La principal diferencia entre el ser humano y el animal radica en el empleo de la razón. Somos capaces de otorgar a los instintos un eslabón inferior; podemos escapar de sus cadenas. Esta afirmación es aceptada mundialmente y carece de cualquier posibilidad de controversia. Ahora bien, muchas voces afirman contundentes que en la vida hay que “dejarse llevar” por estos sentimientos, intuiciones, pues es la manera más pura de disfrutar del momento. No quisiera reflexionar sobre esta última afirmación, cuya aceptación padece una total alteración antes y después de un hecho.

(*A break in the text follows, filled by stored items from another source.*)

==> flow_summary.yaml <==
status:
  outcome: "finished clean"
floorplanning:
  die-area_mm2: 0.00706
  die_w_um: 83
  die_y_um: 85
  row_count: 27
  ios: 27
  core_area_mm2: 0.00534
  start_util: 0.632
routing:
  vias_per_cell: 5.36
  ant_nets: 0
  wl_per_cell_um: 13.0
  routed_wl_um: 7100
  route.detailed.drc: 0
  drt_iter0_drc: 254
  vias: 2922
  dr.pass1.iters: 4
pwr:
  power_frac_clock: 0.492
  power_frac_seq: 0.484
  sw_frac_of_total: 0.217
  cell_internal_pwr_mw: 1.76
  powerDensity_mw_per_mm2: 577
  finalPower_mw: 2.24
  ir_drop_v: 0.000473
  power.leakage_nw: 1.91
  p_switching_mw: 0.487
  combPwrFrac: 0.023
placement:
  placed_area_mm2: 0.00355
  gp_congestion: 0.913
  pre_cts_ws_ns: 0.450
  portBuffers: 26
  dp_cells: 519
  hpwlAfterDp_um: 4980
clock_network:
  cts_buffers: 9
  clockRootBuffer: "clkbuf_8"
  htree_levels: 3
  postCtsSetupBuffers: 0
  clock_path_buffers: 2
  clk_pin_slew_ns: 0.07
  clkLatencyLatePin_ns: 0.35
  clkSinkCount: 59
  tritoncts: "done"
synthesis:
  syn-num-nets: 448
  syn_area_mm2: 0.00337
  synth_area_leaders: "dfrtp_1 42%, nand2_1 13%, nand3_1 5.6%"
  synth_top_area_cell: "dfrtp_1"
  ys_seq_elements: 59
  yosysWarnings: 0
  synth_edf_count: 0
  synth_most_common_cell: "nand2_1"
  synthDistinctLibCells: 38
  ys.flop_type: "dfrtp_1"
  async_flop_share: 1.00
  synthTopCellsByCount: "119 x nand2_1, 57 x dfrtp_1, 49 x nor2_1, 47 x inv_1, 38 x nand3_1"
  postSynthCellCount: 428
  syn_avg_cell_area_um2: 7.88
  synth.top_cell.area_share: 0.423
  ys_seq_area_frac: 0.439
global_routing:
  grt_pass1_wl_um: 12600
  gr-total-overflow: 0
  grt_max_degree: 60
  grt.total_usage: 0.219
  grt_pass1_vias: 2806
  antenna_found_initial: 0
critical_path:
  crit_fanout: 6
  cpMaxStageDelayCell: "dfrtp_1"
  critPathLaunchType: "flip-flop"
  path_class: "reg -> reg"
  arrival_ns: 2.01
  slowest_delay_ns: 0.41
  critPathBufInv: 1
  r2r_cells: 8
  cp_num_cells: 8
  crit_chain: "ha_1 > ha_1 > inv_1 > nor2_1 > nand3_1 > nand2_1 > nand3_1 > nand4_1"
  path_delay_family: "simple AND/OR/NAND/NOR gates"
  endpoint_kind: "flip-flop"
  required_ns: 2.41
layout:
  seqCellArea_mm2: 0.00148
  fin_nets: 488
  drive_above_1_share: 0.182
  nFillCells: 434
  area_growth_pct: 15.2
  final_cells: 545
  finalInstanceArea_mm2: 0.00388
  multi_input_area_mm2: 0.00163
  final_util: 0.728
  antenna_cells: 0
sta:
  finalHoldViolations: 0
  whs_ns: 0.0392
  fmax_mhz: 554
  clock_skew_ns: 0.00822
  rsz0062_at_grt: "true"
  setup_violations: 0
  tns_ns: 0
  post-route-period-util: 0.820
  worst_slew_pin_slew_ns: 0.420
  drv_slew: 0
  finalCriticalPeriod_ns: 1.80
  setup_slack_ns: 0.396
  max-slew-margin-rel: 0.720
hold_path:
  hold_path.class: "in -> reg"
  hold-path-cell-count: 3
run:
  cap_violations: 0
**config.mk**
```make
export PLATFORM = sky130hd
export DESIGN_NAME = fir_mem_ctrl
export DESIGN_NICKNAME = d
export VERILOG_FILES = /design/src/rtl/fir_pkg.sv /design/src/rtl/fir_tap_addr_gen.sv /design/src/rtl/fir_mem_ctrl.sv
export SDC_FILE = /design/constraint.sdc
export NUM_CORES = 1
export LEC_CHECK = 0
export CAP_MARGIN = 25
export CORE_MARGIN = 1.5
export CORE_UTILIZATION = 53
export CTS_CLUSTER_SIZE = 8
export DETAILED_ROUTE_END_ITERATION = 6
export PLACE_DENSITY = 0.85
export SYNTH_ARGS = -nofsm -noshare
export SYNTH_HDL_FRONTEND = slang
export SYNTH_HIERARCHICAL = 1
export SYNTH_SLANG_ARGS = --single-unit
```
**constraint.sdc**
```tcl
create_clock -name CLK -period 5.75 [get_ports CLK]
set_input_delay 0.8625 -clock CLK [delete_from_list [all_inputs] [get_ports CLK]]
set_output_delay 0.8625 -clock CLK [all_outputs]
set_load 0.1 [all_outputs]
```
**src/rtl/fir_pkg.sv**
```systemverilog
// Shared definitions for the FIR sample-history controller: default sizes,
// controller state encoding and the active-low SRAM strobe levels.
package fir_pkg;

  localparam int DW_DEF    = 16;
  localparam int AW_DEF    = 6;
  localparam int NTAPS_DEF = 16;

  typedef enum logic [2:0] {
    ST_CLEAR,
    ST_IDLE,
    ST_WRITE,
    ST_READ,
    ST_DRAIN
  } state_e;

  // SRAM strobes are active-low.
  localparam logic CEN_ACTIVE = 1'b0;
  localparam logic CEN_IDLE   = 1'b1;
  localparam logic WEN_WRITE  = 1'b0;
  localparam logic WEN_READ   = 1'b1;

endpackage

```
**src/rtl/fir_tap_addr_gen.sv**
```systemverilog
// Modulo-NTAPS down-counter walking the history buffer from the newest
// sample to the oldest; flags the final tap of the walk.
module fir_tap_addr_gen
  import fir_pkg::*;
#(
  parameter int AW    = AW_DEF,
  parameter int NTAPS = NTAPS_DEF
) (
  input  logic          CLK,
  input  logic          RSTN,
  input  logic          load_i,
  input  logic [AW-1:0] load_addr_i,
  input  logic          dec_i,
  output logic [AW-1:0] next_addr_o,
  output logic          last_o
);

  localparam logic [AW-1:0] ADDR_MAX = AW'(NTAPS - 1);

  logic [AW-1:0] addr_q, addr_d;
  logic [AW-1:0] idx_q, idx_d;

  // NOTE: every signal written in always_comb gets a default first, so no
  // path leaves it unassigned and no latch is inferred.
  always_comb begin
    next_addr_o = (addr_q == '0) ? ADDR_MAX : addr_q - 1'b1;
    last_o      = (idx_q == ADDR_MAX);
    addr_d      = addr_q;
    idx_d       = idx_q;
    if (load_i) begin
      addr_d = load_addr_i;
      idx_d  = '0;
    end else if (dec_i) begin
      addr_d = next_addr_o;
      idx_d  = idx_q + 1'b1;
    end
  end

  // NOTE: state is updated with non-blocking assignments so every register
  // samples the pre-edge values regardless of statement order.
  always_ff @(posedge CLK) begin
    if (!RSTN) begin
      addr_q <= '0;
      idx_q  <= '0;
    end else begin
      addr_q <= addr_d;
      idx_q  <= idx_d;
    end
  end

endmodule

```
**src/rtl/fir_mem_ctrl.sv**
```systemverilog
// Single-port SRAM initiator for the FIR: writes each sample into a circular
// history and replays the NTAPS newest samples, newest first, to the MAC.
module fir_mem_ctrl
  import fir_pkg::*;
#(
  parameter int DW    = DW_DEF,
  parameter int AW    = AW_DEF,
  parameter int NTAPS = NTAPS_DEF
) (
  input  logic          CLK,
  input  logic          RSTN,
  input  logic          in_valid,
  output logic          in_ready,
  input  logic [DW-1:0] in_data,
  output logic          out_valid,
  output logic [DW-1:0] out_data,
  output logic          out_last,
  output logic          MEM_CEN,
  output logic          MEM_WEN,
  output logic [AW-1:0] MEM_A,
  output logic [DW-1:0] MEM_D,
  input  logic [DW-1:0] MEM_Q
);

  localparam int              CW       = AW + 1;
  localparam logic [CW-1:0]   CLR_END  = CW'(NTAPS);
  localparam logic [AW-1:0]   PTR_MAX  = AW'(NTAPS - 1);

  state_e        state_q;
  logic [AW-1:0] wr_ptr_q;
  logic [CW-1:0] clr_cnt_q;
  logic          in_ready_q;
  logic          out_valid_q;
  logic          out_last_q;
  logic          mem_cen_q;
  logic          mem_wen_q;
  logic [AW-1:0] mem_a_q;
  logic [DW-1:0] mem_d_q;

  logic          gen_load;
  logic          gen_dec;
  logic [AW-1:0] gen_next;
  logic          gen_last;

  assign gen_load = (state_q == ST_WRITE);
  assign gen_dec  = (state_q == ST_READ) && !gen_last;

  fir_tap_addr_gen #(
    .AW    (AW),
    .NTAPS (NTAPS)
  ) u_tap_addr_gen (
    .CLK         (CLK),
    .RSTN        (RSTN),
    .load_i      (gen_load),
    .load_addr_i (wr_ptr_q),
    .dec_i       (gen_dec),
    .next_addr_o (gen_next),
    .last_o      (gen_last)
  );

  always_ff @(posedge CLK) begin
    if (!RSTN) begin
      state_q     <= ST_CLEAR;
      wr_ptr_q    <= '0;
      clr_cnt_q   <= '0;
      in_ready_q  <= 1'b0;
      out_valid_q <= 1'b0;
      out_last_q  <= 1'b0;
      mem_cen_q   <= CEN_IDLE;
      mem_wen_q   <= WEN_READ;
      mem_a_q     <= '0;
      mem_d_q     <= '0;
    end else begin
      case (state_q)
        // NOTE: the SRAM array itself has no reset; the history is zeroed by
        // walking every used address with explicit writes.
        ST_CLEAR: begin
          if (clr_cnt_q == CLR_END) begin
            mem_cen_q  <= CEN_IDLE;
            mem_wen_q  <= WEN_READ;
            mem_a_q    <= '0;
            in_ready_q <= 1'b1;
            state_q    <= ST_IDLE;
          end else begin
            mem_cen_q <= CEN_ACTIVE;
            mem_wen_q <= WEN_WRITE;
            mem_a_q   <= clr_cnt_q[AW-1:0];
            mem_d_q   <= '0;
            clr_cnt_q <= clr_cnt_q + 1'b1;
          end
        end
        ST_IDLE: begin
          if (in_valid && in_ready_q) begin
            mem_cen_q  <= CEN_ACTIVE;
            mem_wen_q  <= WEN_WRITE;
            mem_a_q    <= wr_ptr_q;
            mem_d_q    <= in_data;
            in_ready_q <= 1'b0;
            state_q    <= ST_WRITE;
          end
        end
        ST_WRITE: begin
          // Tap 0 reads back the slot just written; the SRAM returns new data.
          mem_cen_q <= CEN_ACTIVE;
          mem_wen_q <= WEN_READ;
          mem_a_q   <= wr_ptr_q;
          state_q   <= ST_READ;
        end
        ST_READ: begin
          out_valid_q <= 1'b1;
          out_last_q  <= gen_last;
          if (gen_last) begin
            mem_cen_q <= CEN_IDLE;
            state_q   <= ST_DRAIN;
          end else begin
            mem_a_q <= gen_next;
          end
        end
        ST_DRAIN: begin
          out_valid_q <= 1'b0;
          out_last_q  <= 1'b0;
          wr_ptr_q    <= (wr_ptr_q == PTR_MAX) ? '0 : wr_ptr_q + 1'b1;
          in_ready_q  <= 1'b1;
          state_q     <= ST_IDLE;
        end
        default: state_q <= ST_CLEAR;
      endcase
    end
  end

  assign in_ready  = in_ready_q;
  assign out_valid = out_valid_q;
  assign out_last  = out_last_q;
  assign out_data  = MEM_Q;
  assign MEM_CEN   = mem_cen_q;
  assign MEM_WEN   = mem_wen_q;
  assign MEM_A     = mem_a_q;
  assign MEM_D     = mem_d_q;

endmodule

```
### Word level (Yosys, flattened, before mapping)

Cells that the tools add are included.

* logic and storage cells: 73
* bits of input ports: 35
* register bits after elaboration: 55

* multiplexer cells: 24
* reductions and logical operators: 19
* equal/unequal tests: 12
* add/sub/neg operators: 4
* bitwise logic cells: 2

Operators with widths (number)
* 2-to-1 mux 6 bit: 7
* 2-to-1 mux 16 bit: 2
* one-hot mux 16 bit (2 select lines): 1
* one-hot mux 6 bit (4 select lines): 1
* one-hot mux 3 bit (5 select lines): 1
* AND reduction 3 bit: 5
* adder 6 x 1 -> 6 bit (second input constant): 2
* equality test 6 x 4 -> 1 bit (second input constant): 2
* != test 2 bit (second input constant): 5
* 2-to-1 mux 3 bit: 3
* adder 7 x 1 -> 7 bit (second input constant): 1
* equality test 7 x 5 -> 1 bit (second input constant): 1
* equality test 3 x 2 -> 1 bit (second input constant): 2
* logical NOT 6 bit: 1
* one-hot mux 1 bit (3 select lines): 2
* nonzero test 2 bit: 3
* nonzero test 3 bit: 2
* subtractor 6 x 1 -> 6 bit (second input constant): 1
* 2-to-1 mux 1 bit: 4
* one-hot mux 1 bit (2 select lines): 2
* one-hot mux 1 bit (4 select lines): 1
* AND reduction 2 bit: 2
* nonzero test 4 bit: 1
* equality test 3 x 1 -> 1 bit (second input constant): 1
* 6 further kinds: 8

### Depth between registers and ports, before layout

* word-level depth: 5
* gate-level depth with buffers: 9
* depth with buffers taken out: 9

### By module

The synthesis kept the hierarchy.

Modules (own cells, without submodules)
* fir_mem_ctrl: cells each 275, area an instance 2351.0 um^2, seq. area each 860.8 um^2, times used 1
* fir_tap_addr_gen: cells each 89, area an instance 735.7 um^2, seq. area each 240.2 um^2, times used 1

### Least setup slack after synthesis

Ideal clock, no wire load.

* path kind: reg2reg
* start: register in_ready_q (netlist: in_ready)
* end: register mem_d_q[5] (netlist: MEM_D[5])
* required time: 5.679 ns
* setup time: 0.071 ns
* path buffers: 1
* arrival time: 2.036 ns
* cell stages (with the launch flop): 6
* setup slack: 3.643 ns
* period minus slack after synthesis: 2.107 ns
* path through: dfxtp_1 > nand4b_2 > buf_2 > nor3b_1 > o21ai_0 > a21oi_4

* cells in the longest elaborated chain, start to end: 3

Ends and longest elaborated chain
* start: declaration: RTL line fir_mem_ctrl.sv:32 `logic in_ready_q;`
* start signal: assignment: RTL line fir_mem_ctrl.sv:66 `in_ready_q <= 1'b0;`
* start signal: assignment: RTL line fir_mem_ctrl.sv:82 `in_ready_q <= 1'b1;`
* start signal: assignment: RTL line fir_mem_ctrl.sv:98 `in_ready_q <= 1'b0;`
* logical AND 1 bit: RTL line fir_mem_ctrl.sv:93 `if (in_valid && in_ready_q) begin`
* != test 2 bit (no line)
* AND reduction 3 bit (no line)
* end signal: assignment: RTL line fir_mem_ctrl.sv:97 `mem_d_q <= in_data;`
* end: declaration: RTL line fir_mem_ctrl.sv:38 `logic [DW-1:0] mem_d_q;`

Every way passes these cells.
A chain may end at the register's enable or synchronous reset.

### Worst setup path after layout

* start: register in_ready_q (netlist: in_ready)
* end: output port in_ready

RTL lines
* end: declaration: RTL line fir_mem_ctrl.sv:13 `output logic in_ready,`

No word-level cell between the ends.

==> metrics.txt <==
status=completed; # IOs=78; final setup fails=0; top cell type's share of synthesized area=0.357; clk_skew=11.5 ps; Max stage delay cell, worst path=clkdlybuf4s50_1; Yosys cell types=57; Initial Utilization=0.554; Synth Instances=364; post-synthesis cell area=3090 um^2; predominant post-synthesis flop cell=dfxtp_1; gr usage total=0.225; CP Max Fanout=4; via count=2546; Worst setup EP type=primary output; actual slew at the worst max-slew pin=1010 ps; DR pass1 iterations=4; commonest non-fill, non-tap cells in the layout=dfxtp_1, clkdlybuf4s50_1, nor2_1; root buf cell=clkbuf_8; crit path cell chain=clkdlybuf4s50_1; Avg Cell Area, Syn=8.48 um^2; maximum number of pins on one net before global-route repair=51; commonest non-fill, non-tap cell in the layout=dfxtp_1; Die Ht=79.3 um; Seq/Total Area, Yosys=0.357; Final #Nets=421; CTS Sinks=55; asr flop ratio synth=0; DR WL/cell=14.7 um; Leakage=1.15 nW; Synth warnings=6; Hold Buf Count CTS=0; post-route ant nets=0; crit-path max cell delay=1170 ps; Hold Crit Start=MEM_WEN$_SDFFE_PN1P_; initial antenna violation count=0; Clock Latency Late Sink=320 ps; TritonCTS clock tree=built; vias in the first global route=2396; Hold/Removal Path Class=reg -> reg; Final Hold Vio Count=0; CP Class=reg -> out; Worst Path Buf+Inv=1; Clock Path Buffers=2; Max-cap violations=0; cts repair resizes=0; DRC errors left=0; initial drt markers=101; die area=6290 um^2; Die X=79.3 um; Min Clock Period, post-route=2770 ps; Layout area overhead=14.1%; RSZ-0062 raised after global routing=no; row count=27; FILL cells=465; global placement routability congestion=0.827; CP Launch Point=in_ready$_SDFFE_PN0P_; Max Clock Freq=361 MHz; Post-CTS Setup Inserts=0; DR vias/cell=5.62; Final Power=0.706 mW; Synth area leaders=dfxtp_1, nor3b_1, o21ai_0; PD cells=200 nW/um^2; hpwl dp=4630 um; Synth Register Bits=55; number of port buffers=45; Final period util=0.482; placed cells=445; CP required=4890 ps; Core ar.=5570 um^2; Synth area leader=dfxtp_1; first-pass GRT wire length=11200 um; worst vdd ir=0.000144 V; wirelength, routed=6660 um; total CTS buffers=5; Worst R2R Start=state_q[0]$_SDFFE_PN0P_; Pins Over Slew Limit=0; fraction of layout cells with a size suffix above 1=0.0814; Non-Filler Instances=453; total negative setup slack=0 ps; Clock transition at path regs=110 ps; critical path data arrival time=1910 ps; Startpoint Class=register; hold_ws=489 ps; # H-tree levels=2; syn_nets=405; kind of cell adding the most delay to the critical path=buffers and inverters; grt total ovfl=0; Rel. slew slack=0.326; diode count=0; number of synthesized flops with an enable pin=0
synthesized netlist by cell type (2+ instances only):
cell      count
o21ai_0      29
a21oi_4       2
buf_2         7
a211oi_1      4
nand3_1       4
o31ai_1       3
nor3_1        8
dfxtp_1      55
a21boi_0      2
mux2i_1      10
buf_1         2
nor2b_1       5
or3_1         2
and2_1       11
a31oi_1       9
nor3b_1      20
buf_4        16
xor2_1        5
xnor2_1       9
nand2_1      24
nand2b_1      6
nand4_1       6
clkbuf_1     11
nor4b_1       3
a21oi_2       8
a211o_1       3
a21oi_1      24
a41oi_1       2
o211ai_1      2
nor2_1       32
inv_1         9
ha_1          6
layer usage:
layer | GRT usage | routed length, um | vias up
met1 | 0.294 | 3090 | 1180
met2 | 0.374 | 3120 | 55
met3 | 0.0598 | 368 | 8
met4 | 0.0474 | 76 | 0
li1 | - | - | 1303
met5 | 0 | 0 | -
power breakdown:
group          switching (mW)  internal, mW
combinational          0.0276        0.0225
sequential            0.00401         0.384
clock                   0.136         0.131
worst paths after layout:
| path | depth (start not counted) | slack, ps | endpoint |
|---|---|---|---|
| worst max-delay path | 1 | 2980 | in_ready |
| worst min register to register | 2 | 490 | MEM_WEN$_SDFFE_PN1P_ |
| worst max register to register | 6 | 3360 | u_tap_addr_gen/addr_q[4]$_SDFFE_PN0P_ |
| worst min-delay path | 2 | 490 | MEM_WEN$_SDFFE_PN1P_ |
tightest hold or removal path, stage by stage (launching register included):
cell	delay [ps]
dfxtp_1	330
nand2_1	50
nand3_1	60
per-stage QoR:
stage                     worst slack (ps)  area, um^2   util
after floorplan                       3640        3090      -
after global placement                3230        3410  0.611
after detailed placement              3150        3410  0.611
after CTS                             2970        3520  0.632
after global routing                  2940        3520  0.632
final                                 2980        3520  0.632
area by class of cell:
class                           count  area, um^2  area share
Sequential cell                    55        1100       0.313
Clock inverter                      3        46.3      0.0131
Tap cell                           72        90.1      0.0256
Multi-Input combinational cell    261        1710       0.485
Inverter                            9        33.8     0.00959
Clock buffer                        5        68.8      0.0195
Timing Repair Buffer               48         473       0.134
state kept, by name (all words and copies together), names as in the netlist:
signal and count:
wr_ptr_q 6, out_last 1, in_ready 1, MEM_WEN 1, u_tap_addr_gen/addr_q 6, MEM_D 16
clr_cnt_q 7, out_valid 1, u_tap_addr_gen/idx_q 6, MEM_CEN 1, state_q 3, MEM_A 6
cell families (layout without fill, tap and decap cells):
| logic type | count (synthesis) | in the layout | synth area share |
|---|---|---|---|
| fa+ha+maj | 6 | 6 | 0.0243 |
| compound gates | 95 | 95 | 0.201 |
| flops | 55 | 55 | 0.357 |
| mux | 12 | 12 | 0.0397 |
| xor+xnor | 14 | 14 | 0.0397 |
| simple gates | 134 | 134 | 0.249 |
| buf+inv | 48 | 65 | 0.0896 |
No activity file was read; power rests on OpenSTA's default activity.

Tras haber hablado con anterioridad de la postración al error que comete quien tiene en los sentimientos sus ejes de actuación, mi intención esta vez es meditar sobre la clarividencia a la hora de observar algo, esto es, la capacidad que tenemos de comprender y discernir claramente las cosas. Para aumentar exponencialmente las posibilidades de obtener éxito en tal empresa, observo necesario escapar del momento, entendido éste como el instante que guarda intrínseco los sentimientos, pareceres o sensaciones. Hechos que competen a nuestro ánimo, importantes y de notable significación.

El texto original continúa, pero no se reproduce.